Failure of the normal process of cell death pathways contributes to the defection of immune systems and the occurrence of cancers. The key genes, the multimolecular mechanisms, and the immune functions of these genes in pan-cancers remain unclear. Using online databases of The Cancer Genome Atlas, GEPIA2, TISIDB, HPA, Kaplan-Meier Plotter, PrognoScan, cBioPortal, GSCALite, TIMER, and Sangerbox, we identified the key genes from the six primary cell death-related pathways and performed a comprehensive analysis to investigate the multimolecular characteristics and immunological functions of the hub genes in 33 human cancers. We identified five hub genes in the six primary cell death-related pathways (JUN, NFKB1, CASP3, PARP1, and TP53). We found that CASP3, PARP1, and TP53 were overexpressed in 28, 23, and 27 cancers. The expression of the five genes was associated with the development and prognosis of many cancers. Particularly, JUN, NFKB1, CASP3, and TP53 have prognostic values in Brain Lower Grade Glioma (LGG), while PARP1 and CASP3 could predict the survival outcomes in Adrenocortical carcinoma (ACC).
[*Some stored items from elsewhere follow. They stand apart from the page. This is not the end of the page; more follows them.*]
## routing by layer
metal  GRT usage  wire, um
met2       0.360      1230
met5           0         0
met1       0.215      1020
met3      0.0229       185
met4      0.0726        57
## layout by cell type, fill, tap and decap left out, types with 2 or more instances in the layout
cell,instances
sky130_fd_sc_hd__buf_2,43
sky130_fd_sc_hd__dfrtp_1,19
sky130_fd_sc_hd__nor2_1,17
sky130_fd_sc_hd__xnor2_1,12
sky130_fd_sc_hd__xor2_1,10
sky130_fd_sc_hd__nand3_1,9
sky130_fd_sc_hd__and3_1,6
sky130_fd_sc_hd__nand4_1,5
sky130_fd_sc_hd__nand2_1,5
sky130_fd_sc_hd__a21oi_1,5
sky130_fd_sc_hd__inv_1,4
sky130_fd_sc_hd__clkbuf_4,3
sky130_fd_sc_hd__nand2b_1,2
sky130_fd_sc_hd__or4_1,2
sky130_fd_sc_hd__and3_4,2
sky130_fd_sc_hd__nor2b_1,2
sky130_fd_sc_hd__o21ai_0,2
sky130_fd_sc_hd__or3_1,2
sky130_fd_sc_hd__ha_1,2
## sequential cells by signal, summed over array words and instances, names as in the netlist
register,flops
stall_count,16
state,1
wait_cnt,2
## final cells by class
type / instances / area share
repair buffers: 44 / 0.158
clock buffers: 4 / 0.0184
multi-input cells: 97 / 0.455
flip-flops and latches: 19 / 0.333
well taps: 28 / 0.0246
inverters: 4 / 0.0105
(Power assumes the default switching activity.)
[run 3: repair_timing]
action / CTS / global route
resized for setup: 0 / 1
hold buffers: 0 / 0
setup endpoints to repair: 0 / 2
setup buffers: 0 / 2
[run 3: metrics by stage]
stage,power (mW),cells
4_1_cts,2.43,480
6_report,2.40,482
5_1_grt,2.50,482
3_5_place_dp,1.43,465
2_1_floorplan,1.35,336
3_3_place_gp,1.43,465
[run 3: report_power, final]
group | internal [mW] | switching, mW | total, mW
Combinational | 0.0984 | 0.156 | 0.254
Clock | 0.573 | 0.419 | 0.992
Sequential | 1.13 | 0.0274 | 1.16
$ cat src/rtl/count_chk_sat_cnt.sv
// Saturating up-counter with a synchronous clear that takes priority over increment.
// Ports:
//   clk : clock, rising edge
//   rst : synchronous active-high reset, q -> 0
//   inc : increment by one, sticking at all-ones
//   clr : synchronous clear, q -> 0 (wins over inc)
//   q   : current count
module count_chk_sat_cnt #(
  parameter int unsigned W = 8
) (
  input  logic         clk,
  input  logic         rst,
  input  logic         inc,
  input  logic         clr,
  output logic [W-1:0] q
);

  always_ff @(posedge clk) begin
    if (rst) begin
      q <= '0;
    end else if (clr) begin
      q <= '0;
    end else if (inc && (q != {W{1'b1}})) begin
      q <= q + W'(1);
    end
  end

endmodule

$ cat config.mk
export PLATFORM = sky130hd
export DESIGN_NAME = count_chk_sat_cnt
export DESIGN_NICKNAME = d
export VERILOG_FILES = /design/src/rtl/count_chk_sat_cnt.sv
export SDC_FILE = /design/constraint.sdc
export NUM_CORES = 1
export LEC_CHECK = 0
export ABC_AREA = 0
export BUFFER_PORTS_ARGS = -buffer_cell sky130_fd_sc_hd__buf_2
export CORE_AREA = 2 2 39 41
export CTS_CLUSTER_DIAMETER = 120
export DETAILED_ROUTE_END_ITERATION = 10
export DIE_AREA = 0 0 41 43
export PLACE_DENSITY = 0.6
export SYNTH_ARGS = -nofsm -noshare
export SYNTH_HDL_FRONTEND = slang
export SYNTH_SLANG_ARGS = --single-unit
$ cat constraint.sdc
create_clock -name clk -period 3.4 [get_ports clk]
set_input_delay 0.17 -clock clk [delete_from_list [all_inputs] [get_ports clk]]
set_output_delay 0.17 -clock clk [all_outputs]
set_load 0.05 [all_outputs]
Word-level counts from Yosys, hierarchy flattened
Index checks and enable logic that the tools add are counted.
- add/subtract/negate cells: 1
- equality and inequality tests: 1
- reductions and logical operators: 2
- operator list (cell ; number):
    $add 8x1->8 const B ; 1
    $ne 8x8->1 const B ; 1
    $reduce_or 2->1 ; 1
    $logic_and 1x1->1 ; 1
- register bits: 8
- output and inout bits: 8
- logic and storage cells: 5

Logic depth before layout (Yosys ltp)
Gate-level depths: netlist (run 1).
- word-level depth: 2
- mapped depth: 4

Worst setup path before layout (run 1)
No wires, ideal clock.
- path type: flip-flop to flip-flop
- start: register q[0]
- end: register q[6]
- setup time: 0.115 ns
- arrival time: 1.639 ns
- data required time: 3.285 ns
- slack: 1.646 ns
- cell stages (with the launch flop): 5
- path buffers: 0
- period minus slack after synthesis: 1.754 ns
- path through: dfxtp_1 > ha_1 > nand3_1 > or4_1 > and3_1
- word-level cells in the longest chain between the ends: 2
- elaborated cells on any way between the ends: 3
- ends and longest elaborated chain (element ; RTL line ; source):
    start, declared ; 15 ; output logic [W-1:0] q
    start signal, assigned ; 24 ; q <= q + W'(1);
    parallel branches: the longest is 2 deep, another holds $add 8x1->8 ; - ;
Parallel ways; which one is timed is not known.
A chain may end at the register's enable or synchronous reset.

Final worst setup path (run 1)
Same ends and word-level chain as after synthesis.

==> flow_summary.yaml, run 1 <==
run_status:
  status: "finished clean"
clock_network:
  clk_pin_slew_ps: 60
  postCtsSetupRepairBufs: 0
  cts_num_sinks: 8
  cts_tree: "done"
  cts-root-buf: "clkbuf_4"
  cts.path.max_buffers: 2
  cts_max_level: 1
  insertion_delay_ps: 260
  cts_hold_buf: 0
  cts_made_buffers: 3
  cts_resized: 0
synth:
  synthesis.area_per_instance_um2: 9.264
  ys.flop_type: "dfxtp_1"
  yosysWarningCount: 0
  synth-edff-count: 0
  seq_area_frac_synth: 0.3678
  yosysTopAreaCellShare: 0.3678
  netlist-cell-type-count: 21
  synth_seq_cells: 8
  synth_area_leaders: "dfxtp_1 (37%), mux2i_1 (9.2%), a2111oi_4 (6.3%), nand2_1 (5.2%), a21oi_1 (4.6%)"
  syn_inst: 47
  yosys.area.top_type: "dfxtp_1"
  syn-cell-area_um2: 435.4
  ys_async_sr_fraction: 0
  synth_nets: 52
worst_hold_path:
  holdCritStartpoint: "clr"
  min_path_type: "input pin to flop"
timing:
  slew_headroom: 0.7096
  final-hold-violation-count: 0
  hold_slack_ps: 146.4
  clock_skew_ps: 2.725
  finalCritPeriodShare: 0.4232
  grt_setup_unrepaired: "false"
  fmax_ghz: 0.6950
  period_needed_ps: 1439
  finalSetupViolations: 0
  setup_tns_ps: 0
  slew_viol_final: 0
  worstMarginPinSlew_ps: 434.0
flow_run:
  cap_violations: 0
route:
  wl_per_cell_um: 11.33
  viasPerCell: 5.105
  drc: 0
  drt_iter0_drc: 8
  ant_nets: 0
  finalWirelength_um: 861
  vias: 388
  firstDrtPassIters: 4
power:
  p_seq_frac: 0.517
  clockPowerShare: 0.412
  p_sw_frac: 0.2445
  p_per_area_nw_per_um2: 351.3
  vdd_drop_max_uv: 146.5
  cellLeakagePower_nw: 0.2261
  combPwrFrac: 0.071
  power_mw: 0.1846
  intPower_mw: 0.1395
  power_switching_mw: 0.04514
die:
  io_pins: 12
  core_area_um2: 1384
  start_util: 0.3146
  std_cell_rows: 14
  die_area_um2: 1763
  die_h_um: 43
  die_w_um: 41
cells_and_area:
  reg_top3: "q x8"
  drive_gt1_frac: 0.2667
  synthToLayoutAreaGrowth_pct: 20.69
  diodes: 0
  num-fill-cells: 144
  fin_nets: 67
  largest_register_ffs: 8
  final_area_um2: 525.5
  final_cell_mix: "buf_2 (11), dfxtp_1 (8), nand2_1 (6)"
  mostFrequentLayoutCell: "buf_2"
  regMostFlops: "q"
global_route:
  antenna_found_initial: 0
  grt_start_max_net_pins: 9
  grt_usage: 0.1348
  grt_pass1_vias: 350
  overflow: 0
  grt_pass1_wl_um: 1587
worst_setup_path:
  crit_start: "q[0]"
  reg2reg_from: "q[0]"
  worstSetupPathType: "flop to flop"
  start_kind: "flop"
  worstPathMaxFanout: 5
  cp-end-kind: "flop"
  arrival_ps: 1590
  worstPathRequired_ps: 3550
placement:
  io_buffers: 11
  place_area_um2: 503.0
  gp_congestion: 0.6905
layer usage:
layer,GRT usage,vias up,wire length [um],share of wire
li1,-,206,-,-
met1,0.1780,173,397,0.46
met2,0.1813,7,428,0.50
met3,0.04712,2,25,0.029
met4,0.08000,0,9,0.010
met5,0,-,0,0
final timing paths:
check                             to  slack (ps)  cells past startpoint
worst max register to register  q[6]        1960                      4
worst min register to register  q[1]         490                      2
worst min-delay path            q[5]         150                      2
worst max-delay path            q[6]        1960                      4
power by group through the flow:
stage               Combinational, mW  Clock [mW]  Sequential [mW]
floorplan                     0.00445           0            0.100
global placement               0.0134           0           0.0974
detailed placement             0.0132           0           0.0975
CTS                            0.0133      0.0798           0.0954
global route                   0.0149      0.0829           0.0955
finish                         0.0132      0.0761           0.0954
critical path, stage by stage, from the launching register on:
cell and delay [ps]:
dfxtp_1 380, ha_1 250, nand3_1 120, or4_1 400
and3_1 180
Yosys cell counts, drive strengths merged (2+ instances only):
library cell / instances
nand2: 6
and4: 2
nand3: 2
mux2i: 4
nand4: 2
or3: 3
a21boi: 3
a21oi: 4
and3: 3
dfxtp: 8
area by class of cell:
cell class	instances	area, um2	share of cell area
clock buffer	3	22.52	0.04286
timing repair buffer	11	55.05	0.1048
inverter	1	3.754	0.007143
sequential	8	160.2	0.3048
tap	16	20.02	0.03810
multi-input combinational	37	264.0	0.5024
cell families (layout without fill, tap and decap cells):
| kind of cell | count (synthesis) | count (layout) | synth area share |
|---|---|---|---|
| adders and majority gates | 1 | 1 | 0.02873 |
| muxes | 4 | 4 | 0.09196 |
| buffers and inverters | 2 | 15 | 0.02586 |
| DFF | 8 | 8 | 0.3678 |
| AOI/OAI and AO/OA | 10 | 10 | 0.1954 |
| and+or+nand+nor | 22 | 22 | 0.2903 |
per-stage QoR:
step           setup slack [ps]  utilization  cells
5_1_grt                    1872       0.3797     76
3_5_place_dp               1972       0.3635     73
4_1_cts                    1962       0.3797     76
6_report                   1961       0.3797     76
2_1_floorplan              1646            -     47
3_3_place_gp               2025       0.3635     73
Note: power is estimated with default switching activity, not from simulation.
==> run 2: changes to the inputs <==
--- a/config.mk
+++ b/config.mk
@@ -5,13 +5,13 @@
 export SDC_FILE = /design/constraint.sdc
 export NUM_CORES = 1
 export LEC_CHECK = 0
-export ABC_AREA = 0
+export ABC_AREA = 1
 export BUFFER_PORTS_ARGS = -buffer_cell sky130_fd_sc_hd__buf_2
 export CORE_AREA = 2 2 39 41
 export CTS_CLUSTER_DIAMETER = 120
 export DETAILED_ROUTE_END_ITERATION = 10
 export DIE_AREA = 0 0 41 43
-export PLACE_DENSITY = 0.6
+export PLACE_DENSITY = 0.64
 export SYNTH_ARGS = -nofsm -noshare
 export SYNTH_HDL_FRONTEND = slang
 export SYNTH_SLANG_ARGS = --single-unit
==> constraint.sdc (replaced) <==
create_clock -name clk -period 1.25 [get_ports clk]
set_input_delay 0.0625 -clock clk [delete_from_list [all_inputs] [get_ports clk]]
set_output_delay 0.0625 -clock clk [all_outputs]
set_load 0.05 [all_outputs]
==> run 2 against run 1 <==
Compared with the run above: design area increased by 11%; clock power rose to 2.7 times the previous value; synthesized cell count up 55%; cell count increased by 37%; critical path depth up 2; critical path type unchanged.
==> flow_summary.yaml, run 2 <==
run_status:
  status: "finished clean"
clock_network:
  cts_max_level: 1
  cts_tree: "done"
  postCtsSetupRepairBufs: 0
  cts_num_sinks: 8
  clk_pin_slew_ps: 50
  cts_resized: 0
  cts_made_buffers: 3
  insertion_delay_ps: 260
  cts.path.max_buffers: 2
  cts-root-buf: "clkbuf_4"
  cts_hold_buf: 0
timing:
  fmax_ghz: 0.8501
  finalSetupViolations: 0
  period_needed_ps: 1176
  clock_skew_ps: 0.7743
  slew_headroom: 0.8326
  setup_tns_ps: 0
  worstMarginPinSlew_ps: 252.8
  slew_viol_final: 0
  final-hold-violation-count: 0
  hold_slack_ps: 181.5
  finalCritPeriodShare: 0.9410
worst_setup_path:
  worstPathMaxFanout: 6
  rrSetupSlack_ps: 70
  cp-end-kind: "flop"
  start_kind: "flop"
  worstSetupPathType: "flop to flop"
  rr_worst_depth: 6
  crit_path_end: "q[3]"
  crit_start: "q[0]"
  r2r-end: "q[3]"
  arrival_ps: 1330
  reg2reg_from: "q[0]"
  worstPathRequired_ps: 1400
cells_and_area:
  final_cell_mix: "nand2_1 (18), nor2_1 (15), buf_2 (11)"
  regMostFlops: "q"
  mostFrequentLayoutCell: "nand2_1"
  drive_gt1_frac: 0.3182
  reg_top3: "q x8"
  fin_nets: 95
  final_area_um2: 585.6
  diodes: 0
  final_cells: 104
  synthToLayoutAreaGrowth_pct: 27.17
  largest_register_ffs: 8
  final_util: 0.4231
synth:
  yosysTopAreaCellShare: 0.3478
  synth_seq_cells: 8
  netlist-cell-type-count: 14
  synthesis.area_per_instance_um2: 6.307
  ys_top_cells_by_count: "nand2_1 (18), nor2_1 (15), nand3_1 (9), dfxtp_1 (8), inv_1 (7)"
  synth.mux.area_fraction: 0
  synth-compound-area-share: 0.08696
  syn-cell-area_um2: 460.4
  synth_area_leaders: "dfxtp_1 (35%), nand2_1 (15%), nor2_1 (12%), nand3_1 (9.8%), a21oi_1 (6.5%)"
  syn_inst: 73
  synthXorXnorAreaFrac: 0
  seq_area_frac_synth: 0.3478
  yosys.area.top_type: "dfxtp_1"
  synth_nets: 78
  synth-edff-count: 0
  yosysWarningCount: 0
  ys_async_sr_fraction: 0
  synth_top_family_by_area: "simple AND/OR/NAND/NOR gates"
  synthSimpleGateAreaFrac: 0.4565
  synth_most_common_cell: "nand2_1"
  ys.flop_type: "dfxtp_1"
  synth-adder-area-share: 0.02717
flow_run:
  cap_violations: 0
die:
  io_pins: 12
  std_cell_rows: 14
  core_area_um2: 1384
  start_util: 0.3327
  die_w_um: 41
  die_area_um2: 1763
  die_h_um: 43
placement:
  place_area_um2: 553.0
  gp_congestion: 0.8046
  io_buffers: 11
  place_inst: 100
  hpwlAfterDp_um: 712.2
global_route:
  antenna_found_initial: 0
  grt_usage: 0.1269
  grt_pass1_wl_um: 1490
  grt_pass1_vias: 343
  grt_start_max_net_pins: 13
  overflow: 0
power:
  vdd_drop_max_uv: 480.9
  cellLeakagePower_nw: 0.2680
  p_per_area_nw_per_um2: 909.9
route:
  finalWirelength_um: 1003
  vias: 488
  firstDrtPassIters: 4
  drc: 0
  ant_nets: 0
  drt_iter0_drc: 17
  viasPerCell: 4.692
  wl_per_cell_um: 9.644
worst_hold_path:
  min_path_type: "input pin to flop"
[run 2: metal layers]
layer	global-route usage	up-vias	part of all wire
met3	0.03141	5	0.035
met1	0.1851	207	0.50
met5	0	-	0
li1	-	267	-
met2	0.1500	9	0.42
met4	0.1000	0	0.037
[run 2: cell type report]
cell class	instances	area [um2]
multi-input cells	56	272.8
repair buffers	12	62.56
flip-flops and latches	8	173.9
well taps	16	20.02
fillers	140	798.3
inverters	9	33.78
clock buffers	3	22.52
[run 2: how the worst min path moves through the flow]
| stage | start | to | slack, ps | cells past startpoint |
|---|---|---|---|---|
| floorplan | rst | q[1] | 270 | 3 |
| global placement | inc | q[6] | 450 | 3 |
| detailed placement | inc | q[6] | 450 | 3 |
| CTS | rst | q[3] | 180 | 5 |
| global route | rst | q[1] | 190 | 5 |
| finish | rst | q[3] | 180 | 5 |
[run 2: report_power, final]
group | total, mW | internal (mW) | leakage [nW] | switching [mW]
Sequential | 0.265 | 0.258 | 0.0688 | 0.00636
Clock | 0.205 | 0.110 | 0.0138 | 0.0947
Combinational | 0.0629 | 0.0202 | 0.185 | 0.0428
Total | 0.533 | 0.389 | 0.268 | 0.144
[run 2: through the flow]
stage	setup WS, ps	power, mW
after floorplan	4.141	0.3157
after global placement	62.02	0.3329
after detailed placement	42.35	0.3336
after CTS	30.71	0.5427
after global routing	-0.6875	0.5574
final	73.72	0.5328
[run 2: logic make-up (layout without fill, tap and decap cells)]
group / after synthesis / in the layout
AND/OR/NAND/NOR: 46 / 47
buffers and inverters: 10 / 24
AO/OA/AOI/OAI: 8 / 8
flip-flops: 8 / 8
adder cells (fa/ha/maj): 1 / 1
[run 2: critical path, stage by stage, from the launching register on]
cell and delay (ps):
dfxtp_4 360, ha_1 160, nand2_1 80, inv_2 120
nand3_2 130, a21oi_1 160, nor2_1 60
==> run 3: changes to the inputs <==
==> constraint.sdc (replaced) <==
create_clock -name clk -period 1.25 [get_ports clk]
set_input_delay 0.25 -clock clk [delete_from_list [all_inputs] [get_ports clk]]
set_output_delay 0.25 -clock clk [all_outputs]
set_load 0.05 [all_outputs]
==> run 3 against run 2 <==
Compared with the run above: register-to-register slack barely moved; via count rose by 7.6%; routed wire length up 8.0%; cell count increased by 1.9%; clock power rose by 3%; sequential power about the same; worst hold slack gained 190 ps; clock skew about the same; highest routed layer unchanged; sequential cell count unchanged; critical path depth increased by 1; setup slack got worse by 5.3 ps; design area is 6.0% higher.
==> flow_summary.yaml, run 3 (synthesized netlist as in run 2, its figures left out) <==
run_status:
  status: "finished clean"
cells_and_area:
  fin_nets: 97
  seqCellArea_um2: 173.9
  largest_register_ffs: 8
  num-fill-cells: 148
  final_cells: 106
  diodes: 0
  drive_gt1_frac: 0.3667
  mostFrequentLayoutCell: "nand2_1"
  multiInputGateArea_um2: 290.3
  final_cell_mix: "nand2_1 (17), nor2_1 (15), buf_2 (11)"
  synthToLayoutAreaGrowth_pct: 34.78
  regMostFlops: "q"
  reg_top3: "q x8"
  final_util: 0.4485
timing:
  clock_skew_ps: 0.2934
  final-hold-violation-count: 0
  setup_tns_ps: 0
  fmax_ghz: 0.8464
  finalCritPeriodShare: 0.9452
  worstMarginPinSlew_ps: 251.3
  period_needed_ps: 1182
  slew_headroom: 0.8336
  slew_viol_final: 0
  hold_slack_ps: 367.1
  finalSetupViolations: 0
global_route:
  grt_usage: 0.1245
  grt_pass1_wl_um: 1476
  grt_pass1_vias: 379
  grt_start_max_net_pins: 13
  antenna_found_initial: 0
  overflow: 0
route:
  drc: 0
  viasPerCell: 4.953
  finalWirelength_um: 1083
  vias: 525
  firstDrtPassIters: 4
  wl_per_cell_um: 10.22
  drt_iter0_drc: 11
  ant_nets: 0
clock_network:
  clk_pin_slew_ps: 60
  insertion_delay_ps: 260
  cts_max_level: 1
  cts_num_sinks: 8
  cts-root-buf: "clkbuf_4"
  cts_tree: "done"
  cts_made_buffers: 3
  cts.path.max_buffers: 2
  cts_hold_buf: 0
worst_setup_path:
  crit_start: "q[0]"
  r2r-end: "q[5]"
  rrSetupSlack_ps: 70
  rr_worst_depth: 7
  worstPathMaxFanout: 6
  worstSetupPathType: "flop to flop"
  cp-end-kind: "flop"
  arrival_ps: 1340
  crit_path_end: "q[5]"
  reg2reg_from: "q[0]"
  start_kind: "flop"
  worstPathRequired_ps: 1410
die:
  core_area_um2: 1384
  die_h_um: 43
  die_w_um: 41
  start_util: 0.3327
  io_pins: 12
  die_area_um2: 1763
  std_cell_rows: 14
power:
  clockPowerShare: 0.390
  power_switching_mw: 0.1513
  intPower_mw: 0.3903
  power_mw: 0.5416
  p_sw_frac: 0.2794
  combPwrFrac: 0.120
  p_per_area_nw_per_um2: 872.7
  cellLeakagePower_nw: 0.2809
  p_seq_frac: 0.490
  vdd_drop_max_uv: 331.9
placement:
  gp_congestion: 0.8073
  hpwlAfterDp_um: 709.1
  io_buffers: 11
  place_inst: 100
flow_run:
  cap_violations: 0
worst_hold_path:
  min_path_type: "input pin to flop"
run 3: final cells by class:
class | count | area share
Timing Repair Buffer | 14 | 0.1250
Tap cell | 16 | 0.03226
Clock buffer | 3 | 0.03629
Multi-Input combinational cell | 56 | 0.4677
Sequential cell | 8 | 0.2802
Inverter | 9 | 0.05847
run 3: through the flow:
stage	worst slack (ps)	instance area [um2]
global route	-11.47	620.6
detailed placement	40.79	553.0
CTS	24.42	575.6
finish	68.46	620.6
floorplan	4.141	474.2
global placement	62.60	553.0
run 3: power by group through the flow:
stage               Combinational [mW]  Sequential (mW)  Clock (mW)
floorplan                       0.0283            0.287           0
global placement                0.0631            0.270           0
detailed placement              0.0635            0.271           0
CTS                             0.0637            0.265       0.217
global route                    0.0732            0.266       0.227
finish                          0.0651            0.265       0.211
run 3: how the worst min path moves through the flow:
stage / depth (start not counted) / end / startpoint
floorplan: 3 / q[1] / rst
global placement: 2 / q[6] / q[6]
detailed placement: 2 / q[6] / q[6]
CTS: 3 / q[6] / inc
global route: 5 / q[3] / rst
finish: 5 / q[4] / rst
run 3: repair_timing:
| item | in CTS | in global routing |
|---|---|---|
| setup endpoints to repair | 0 | 4 |
| buffers inserted | 0 | 2 |
| gates resized for setup | 0 | 5 |
run 3: per-layer routing:
metal	GRT usage	up-vias	wire length, um
li1	-	268	-
met1	0.1543	240	492
met2	0.1719	12	524
met3	0.03141	5	30
met4	0.1000	0	37
met5	0	-	0
run 3: worst max-delay path: stages, from the launching register on:
cell and delay [ps]:
dfxtp_4 360, ha_1 230, nand2_2 110, inv_4 60, nand3_4 90, nand2_1 70, nor2_1 110, nor2_1 50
In addition, an extensive association between five genes’ expression, DNA methylation, and tumor-immune system interactions was noticed. The five cell death-related hub genes could function as potential biomarkers for various cancers, particularly LGG and ACC. The immunological function analysis of the five genes also proposes new targets for developing immunosuppressants and improving the immunotherapy efficacy of cancers. However, further extensive clinical and experimental research are required to validate their clinical values.